We live in the era of fiat currency which means money is only backed up by the trust people have in the issuing government. If there is no trust, a new currency doesn’t change that. In a hyperinflation scenario stopping new money from entering circulation would mean that there is no money to go around as the inflation has made the currently existing money worth so little. People can’t buy stuff and that would be even worse.
By the time hyperinflation has been reached, faith in the currency and the government’s ability to manage a currency is already gone. Lenders will be charging such high premiums that things become unaffordable without printing even more money – or else letting the entire economy crash.
And printing a new currency is literally an admission of them failing to handle a currency. Why would people trust them with a new one? This is why countries that go into hyperinflation tend instead to have to resort to adopting another country’s currency (and so adhering to the terms and conditions laid out by that foreign country).
That’s why countries should ideally not get into hyperinflation in the first place.
Inflation is the difference between how much money is available versus the amount of goods and services the people who use it have. If you have a lot of money but nothing to buy/sell you have inflation, if you have lots of goods but little money you have deflation. When you change the currency you are trying to rebalance the money supply so that the stuff the money represents is appropriately represented.
If you stop printing, you stop it getting worse, but don’t do anything about the existing inflation. You’d need to destroy a load of money to do that, which has been done before.

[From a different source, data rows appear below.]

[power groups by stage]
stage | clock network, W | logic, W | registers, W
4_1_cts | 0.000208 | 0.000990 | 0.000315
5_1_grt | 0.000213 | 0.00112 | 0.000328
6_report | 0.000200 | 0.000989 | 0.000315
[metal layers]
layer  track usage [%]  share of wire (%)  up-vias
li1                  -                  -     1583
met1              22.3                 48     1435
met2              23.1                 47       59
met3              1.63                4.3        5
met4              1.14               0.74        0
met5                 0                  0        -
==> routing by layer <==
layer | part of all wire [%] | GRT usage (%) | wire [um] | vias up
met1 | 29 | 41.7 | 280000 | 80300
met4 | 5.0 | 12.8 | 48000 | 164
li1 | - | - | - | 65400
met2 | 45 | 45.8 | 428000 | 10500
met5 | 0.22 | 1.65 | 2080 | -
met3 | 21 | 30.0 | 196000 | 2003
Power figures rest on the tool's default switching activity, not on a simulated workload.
===== design/flow/run.sh =====
#!/bin/bash
# OpenROAD 26Q1-2900-gdf79404cd8, Yosys 0.63+post, stock flow scripts
make -C /OpenROAD-flow-scripts/flow DESIGN_CONFIG=/design/flow/config.mk WORK_HOME=/design/flow/orfs finish

===== design/flow/constraint.sdc =====
current_design read_music

set clk_period 4.3
set clk_io_pct 0.2

create_clock -name clk0 -period $clk_period

set non_clock_inputs [all_inputs -no_clocks]
set_input_delay [expr $clk_period * $clk_io_pct] -clock clk0 $non_clock_inputs
set_output_delay [expr $clk_period * $clk_io_pct] -clock clk0 [all_outputs]
File: flow/run.sh
#!/bin/bash
# OpenROAD 26Q1-2900-gdf79404cd8, Yosys 0.63+post, stock flow scripts
make -C /OpenROAD-flow-scripts/flow DESIGN_CONFIG=/design/flow/config.mk WORK_HOME=/design/flow/orfs finish
File: flow/config.mk
export PLATFORM = sky130hd
export DESIGN_NAME = wrap030
export DESIGN_NICKNAME = wrap030
export VERILOG_FILES = /design/flow/design.v
export SDC_FILE = /design/flow/constraint.sdc
export NUM_CORES = 4
export LEC_CHECK = 1
export CORE_UTILIZATION = 30
File: flow/constraint.sdc
current_design wrap030

set clk_period 1.1
set clk_io_pct 0.2

create_clock -name clk0 -period $clk_period [get_ports {sysClk}]

set non_clock_inputs [all_inputs -no_clocks]
set_input_delay [expr $clk_period * $clk_io_pct] -clock clk0 $non_clock_inputs
set_output_delay [expr $clk_period * $clk_io_pct] -clock clk0 [all_outputs]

Making a new currency is possible, but difficult. All of a sudden, everyone’s money is worthless and needs to be exchanged for the new one, usually at a poor exchange rate. If you don’t then address the cause of the inflation and restore public confidence, you’ll just suffer the same problem.
It can in certain instances. Countries have done it before. It’s why the old Zimbabwean $100 trillion banknote is a novelty souvenir worth very little. There’s a new currency now.
But remember that “hyperinflation” and “inflation that consumers find irritating or burdensome” are not the same thing. Hyperinflation isn’t when a gallon of milk is $4.10 this year when it was $3.75 last year. If you look into instances of hyperinflation, you’ll see stories of people burning stacks of cash for warmth, or taking wheelbarrows full of money to the store to buy a loaf of bread. A government isn’t going to revalue the money or create a new currency until inflation gets to be that dire because that would be a lot of work and upheaval for something that can be fixed through less explosive means. People don’t like being told that the money they do have is literally worthless, even if it was practically worthless before.
Brazil did it with the Real – It can be done, but, it takes more than a new piece of paper.
Inflation can be caused by many factors – Government economic policy, supply chain issues, and public confidence all drive it. If those negative factors remain, then a new name for the money won’t solve a thing.
In the late 70s / early 80s, we went through a period of significant inflation that was defeated, in part, by making the cost of borrowing / new development so expensive as to choke off demand. This is a less destructive way to resolve inflation issues than creating a whole new currency, at least in a first world country.